There’s a lot more to the woman who gave birth to you than being the one who does your laundry, or the one who nags at you to eat more during dinner.
For many years while you were growing up, she was the centre of your world, the same one you couldn’t bear to be apart from, even for a while.
Chances are, as you grow up and explore what this world has to offer, you’ve stopped spending as much time with Mum as you previously did.
When was the last time you had a heart to heart talk with Mum? What is she really thinking? These are 10 things your mother really wants to tell you but didn’t.
Have you tried explaining how Facebook algorithms work? Or the difference between Twitter and Instagram? Or explained the many functions of Telegram to her?
Chances are, she has forgotten and is just too paiseh to ask you again.
Until the next time she wonders why only three people and not the usual six liked her FB post, that is.

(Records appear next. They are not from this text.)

--- src/rtl/branch_tag_scheduler.sv ---
// Branch checkpoint tag scheduler.
// Hands out checkpoint tags to the branches of each 4-wide dispatch group,
// owns {rob_idx, pos} per in-flight branch, frees tags on commit and
// sequences mispredict recovery as a one-cycle flush followed by a drain stall.
//
//   state | meaning
//   IDLE  | normal dispatch; mispredict requests are looked up and accepted
//   FLUSH | flush pulse out; squash of the mispredicted and younger entries
//   DRAIN | dispatch stalled for DRAIN_CYCLES cycles, then back to IDLE
module branch_tag_scheduler #(
    parameter int NUM_TAGS     = 4,
    parameter int TAG_W        = 2,
    parameter int IDX_W        = 6,
    parameter int POS_W        = 6,
    parameter int DRAIN_CYCLES = 3
) (
    input  logic                 clk_i,
    input  logic                 rst_i,
    input  logic                 grp_vld_i,
    input  logic [3:0]           grp_br_i,
    input  logic [IDX_W-1:0]     nxt_indx_i,
    input  logic [POS_W-1:0]     curr_pos_i,
    input  logic [3:0]           pr_need_inst_i,
    output logic                 grp_ack_o,
    output logic [4*TAG_W-1:0]   slot_tag_o,
    input  logic                 cmt_brch_i,
    input  logic [IDX_W-1:0]     cmt_brch_indx_i,
    input  logic [IDX_W-1:0]     rob_head_i,
    input  logic                 mis_pred_i,
    input  logic [IDX_W-1:0]     brch_mis_indx_i,
    output logic                 mis_ack_o,
    output logic                 mis_err_o,
    output logic                 flush_o,
    output logic [POS_W-1:0]     flush_pos_o,
    output logic [TAG_W-1:0]     flush_tag_o,
    output logic [TAG_W:0]       free_cnt_o
);

    localparam logic [1:0] ST_IDLE  = 2'd0;
    localparam logic [1:0] ST_FLUSH = 2'd1;
    localparam logic [1:0] ST_DRAIN = 2'd2;

    localparam int CNT_W = (DRAIN_CYCLES > 1) ? $clog2(DRAIN_CYCLES) : 1;
    localparam int CMP_W = TAG_W + 3;
    localparam logic [TAG_W:0] FREE_ALL  = (TAG_W+1)'(NUM_TAGS);
    localparam logic [TAG_W:0] FREE_ONE  = (TAG_W+1)'(1);
    localparam logic [CNT_W-1:0] DRAIN_LD = CNT_W'(DRAIN_CYCLES - 1);

    logic [NUM_TAGS-1:0] vld_q, vld_d;
    logic [IDX_W-1:0]    idx_q [NUM_TAGS];
    logic [IDX_W-1:0]    idx_d [NUM_TAGS];
    logic [POS_W-1:0]    pos_q [NUM_TAGS];
    logic [POS_W-1:0]    pos_d [NUM_TAGS];
    logic [1:0]          state_q, state_d;
    logic [CNT_W-1:0]    drain_q, drain_d;
    logic [TAG_W-1:0]    mis_tag_q, mis_tag_d;
    logic [POS_W-1:0]    mis_pos_q, mis_pos_d;
    logic [TAG_W:0]      free_cnt_q, free_cnt_d;

    logic [IDX_W-1:0]    slot_idx [4];
    logic [POS_W-1:0]    slot_pos [4];
    logic [TAG_W-1:0]    slot_tag [4];
    logic [CMP_W-1:0]    br_cnt;
    logic                is_idle;
    logic                grp_ack;
    logic                mis_hit;
    logic [TAG_W-1:0]    mis_hit_tag;
    logic [NUM_TAGS-1:0] squash;

    assign is_idle = (state_q == ST_IDLE);

    // Per-slot ROB index and rename pointer position derived from slot 0.
    always_comb begin : slot_calc
        logic [POS_W-1:0] acc;
        acc = curr_pos_i;
        for (int k = 0; k < 4; k++) begin
            slot_idx[k] = nxt_indx_i + IDX_W'(k);
            slot_pos[k] = acc;
            acc         = acc + POS_W'(pr_need_inst_i[k]);
        end
    end

    // Branch count of the group and the all-or-nothing accept decision.
    always_comb begin
        br_cnt = '0;
        for (int k = 0; k < 4; k++) begin
            br_cnt = br_cnt + CMP_W'(grp_br_i[k]);
        end
        grp_ack = grp_vld_i & is_idle & ~mis_pred_i & (br_cnt <= CMP_W'(free_cnt_q));
    end

    // Branch slots take the lowest free tags in ascending slot order.
    always_comb begin : tag_pick
        logic [NUM_TAGS-1:0] taken;
        logic                found;
        taken = vld_q;
        for (int k = 0; k < 4; k++) begin
            slot_tag[k] = '0;
            found       = 1'b0;
            if (grp_br_i[k]) begin
                for (int t = 0; t < NUM_TAGS; t++) begin
                    if (!found && !taken[t]) begin
                        slot_tag[k] = TAG_W'(t);
                        taken[t]    = 1'b1;
                        found       = 1'b1;
                    end
                end
            end
        end
    end

    // Mispredict lookup; on duplicate indices the lowest tag wins.
    always_comb begin
        mis_hit     = 1'b0;
        mis_hit_tag = '0;
        for (int t = NUM_TAGS - 1; t >= 0; t--) begin
            if (vld_q[t] && (idx_q[t] == brch_mis_indx_i)) begin
                mis_hit     = 1'b1;
                mis_hit_tag = TAG_W'(t);
            end
        end
    end

    // Entries killed by the flush: the mispredicted one plus anything younger.
    always_comb begin : squash_calc
        logic [IDX_W-1:0] dist_m;
        logic [IDX_W-1:0] dist_e;
        dist_m = idx_q[mis_tag_q] - rob_head_i;
        for (int t = 0; t < NUM_TAGS; t++) begin
            dist_e    = idx_q[t] - rob_head_i;
            squash[t] = (TAG_W'(t) == mis_tag_q) || (dist_e > dist_m);
        end
    end

    // Next-state: commit, allocation, FSM sequencing and free count.
    always_comb begin
        vld_d     = vld_q;
        idx_d     = idx_q;
        pos_d     = pos_q;
        state_d   = state_q;
        drain_d   = drain_q;
        mis_tag_d = mis_tag_q;
        mis_pos_d = mis_pos_q;

        if (cmt_brch_i) begin
            for (int t = 0; t < NUM_TAGS; t++) begin
                if (vld_q[t] && (idx_q[t] == cmt_brch_indx_i)) begin
                    vld_d[t] = 1'b0;
                end
            end
        end

        if (grp_ack) begin
            for (int k = 0; k < 4; k++) begin
                if (grp_br_i[k]) begin
                    vld_d[slot_tag[k]] = 1'b1;
                    idx_d[slot_tag[k]] = slot_idx[k];
                    pos_d[slot_tag[k]] = slot_pos[k];
                end
            end
        end

        case (state_q)
            ST_IDLE: begin
                if (mis_pred_i && mis_hit) begin
                    mis_tag_d = mis_hit_tag;
                    mis_pos_d = pos_q[mis_hit_tag];
                    state_d   = ST_FLUSH;
                end
            end
            ST_FLUSH: begin
                vld_d   = vld_d & ~squash;
                drain_d = DRAIN_LD;
                state_d = ST_DRAIN;
            end
            ST_DRAIN: begin
                if (drain_q == '0) begin
                    state_d = ST_IDLE;
                end else begin
                    drain_d = drain_q - CNT_W'(1);
                end
            end
            default: state_d = ST_IDLE;
        endcase

        free_cnt_d = FREE_ALL;
        for (int t = 0; t < NUM_TAGS; t++) begin
            if (vld_d[t]) begin
                free_cnt_d = free_cnt_d - FREE_ONE;
            end
        end
    end

    // State and table registers.
    always_ff @(posedge clk_i or posedge rst_i) begin
        if (rst_i) begin
            vld_q <= '0;
            for (int t = 0; t < NUM_TAGS; t++) begin
                idx_q[t] <= '0;
                pos_q[t] <= '0;
            end
            state_q    <= ST_IDLE;
            drain_q    <= '0;
            mis_tag_q  <= '0;
            mis_pos_q  <= '0;
            free_cnt_q <= FREE_ALL;
        end else begin
            vld_q      <= vld_d;
            idx_q      <= idx_d;
            pos_q      <= pos_d;
            state_q    <= state_d;
            drain_q    <= drain_d;
            mis_tag_q  <= mis_tag_d;
            mis_pos_q  <= mis_pos_d;
            free_cnt_q <= free_cnt_d;
        end
    end

    // Output drive; slot tags and flush payload are zero when not valid.
    always_comb begin
        grp_ack_o  = grp_ack;
        slot_tag_o = '0;
        for (int k = 0; k < 4; k++) begin
            if (grp_ack && grp_br_i[k]) begin
                slot_tag_o[k*TAG_W +: TAG_W] = slot_tag[k];
            end
        end
        mis_ack_o   = is_idle & mis_pred_i;
        mis_err_o   = is_idle & mis_pred_i & ~mis_hit;
        flush_o     = (state_q == ST_FLUSH);
        flush_pos_o = flush_o ? mis_pos_q : '0;
        flush_tag_o = flush_o ? mis_tag_q : '0;
        free_cnt_o  = free_cnt_q;
    end

endmodule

A lot of us assume that our mothers will want to take care of our kids when we have them. Chances are, they’d rather not, and they do it only to help you.
They would be much older by then and they know taking care of children is not an easy task.

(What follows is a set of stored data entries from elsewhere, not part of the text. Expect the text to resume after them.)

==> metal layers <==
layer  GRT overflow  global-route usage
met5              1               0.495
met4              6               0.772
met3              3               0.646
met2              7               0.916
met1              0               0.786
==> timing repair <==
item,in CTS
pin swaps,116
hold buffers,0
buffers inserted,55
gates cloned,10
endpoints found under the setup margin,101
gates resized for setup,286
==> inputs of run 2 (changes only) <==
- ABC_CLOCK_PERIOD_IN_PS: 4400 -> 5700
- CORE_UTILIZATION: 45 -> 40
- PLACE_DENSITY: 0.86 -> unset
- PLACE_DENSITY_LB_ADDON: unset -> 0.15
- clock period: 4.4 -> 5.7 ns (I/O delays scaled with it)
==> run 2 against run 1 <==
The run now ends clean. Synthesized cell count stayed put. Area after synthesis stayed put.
--- src/flat_wrapper.sv ---
// flat-port wrapper written by rule: the top's interface ports become plain ports
module dkong_dma_flat import dkong_dma_pkg::*;
#(
    parameter int RD_CYCLES = 4,
    parameter int WR_CYCLES = 4
)
  (clk, rst, bus_ena, bus_ibus, bus_drq, bus_busak_n, bus_mresp, bus_obus, bus_busrq_n, bus_mbus, bus_busy, bus_tc);
  dkong_dma_if bus_i ();
  input logic clk;
  input logic rst;
  input wire logic [$bits(bus_i.ena)-1:0] bus_ena;
  input wire logic [$bits(bus_i.ibus)-1:0] bus_ibus;
  input wire logic [$bits(bus_i.drq)-1:0] bus_drq;
  input wire logic [$bits(bus_i.busak_n)-1:0] bus_busak_n;
  input wire logic [$bits(bus_i.mresp)-1:0] bus_mresp;
  output wire logic [$bits(bus_i.obus)-1:0] bus_obus;
  output wire logic [$bits(bus_i.busrq_n)-1:0] bus_busrq_n;
  output wire logic [$bits(bus_i.mbus)-1:0] bus_mbus;
  output wire logic [$bits(bus_i.busy)-1:0] bus_busy;
  output wire logic [$bits(bus_i.tc)-1:0] bus_tc;
  assign bus_i.ena = bus_ena;
  assign bus_i.ibus = bus_ibus;
  assign bus_i.drq = bus_drq;
  assign bus_i.busak_n = bus_busak_n;
  assign bus_i.mresp = bus_mresp;
  assign bus_obus = bus_i.obus;
  assign bus_busrq_n = bus_i.busrq_n;
  assign bus_mbus = bus_i.mbus;
  assign bus_busy = bus_i.busy;
  assign bus_tc = bus_i.tc;
  dkong_dma #(.RD_CYCLES(RD_CYCLES), .WR_CYCLES(WR_CYCLES)) u_core (.clk(clk), .rst(rst), .bus(bus_i));
endmodule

Why would they want to run after your rascal to change his diapers AND argue with you for forgetting the many new rules and principles picked up from your baby-rearing books?
You have more access to everything you want than she did in her time.
While nagging at you for ‘wearing nothing’ when you leave the house, she is probably thinking of how she could only buy clothes once a year or drink orange pop during CNY.
This new world where everything moves so quickly can sometimes be frightening for her, and she admires how you navigate it like a boss. It is also why she posts so much about you on her Facebook!
Solo trips, creating content online, petitioning for causes—these weren’t available to her in her time. Don’t forget to take her along on some of your adventures!
Remember that time she compared your results to your cousin’s and made you cry? Or that time she scolded you in public in front of all your friends?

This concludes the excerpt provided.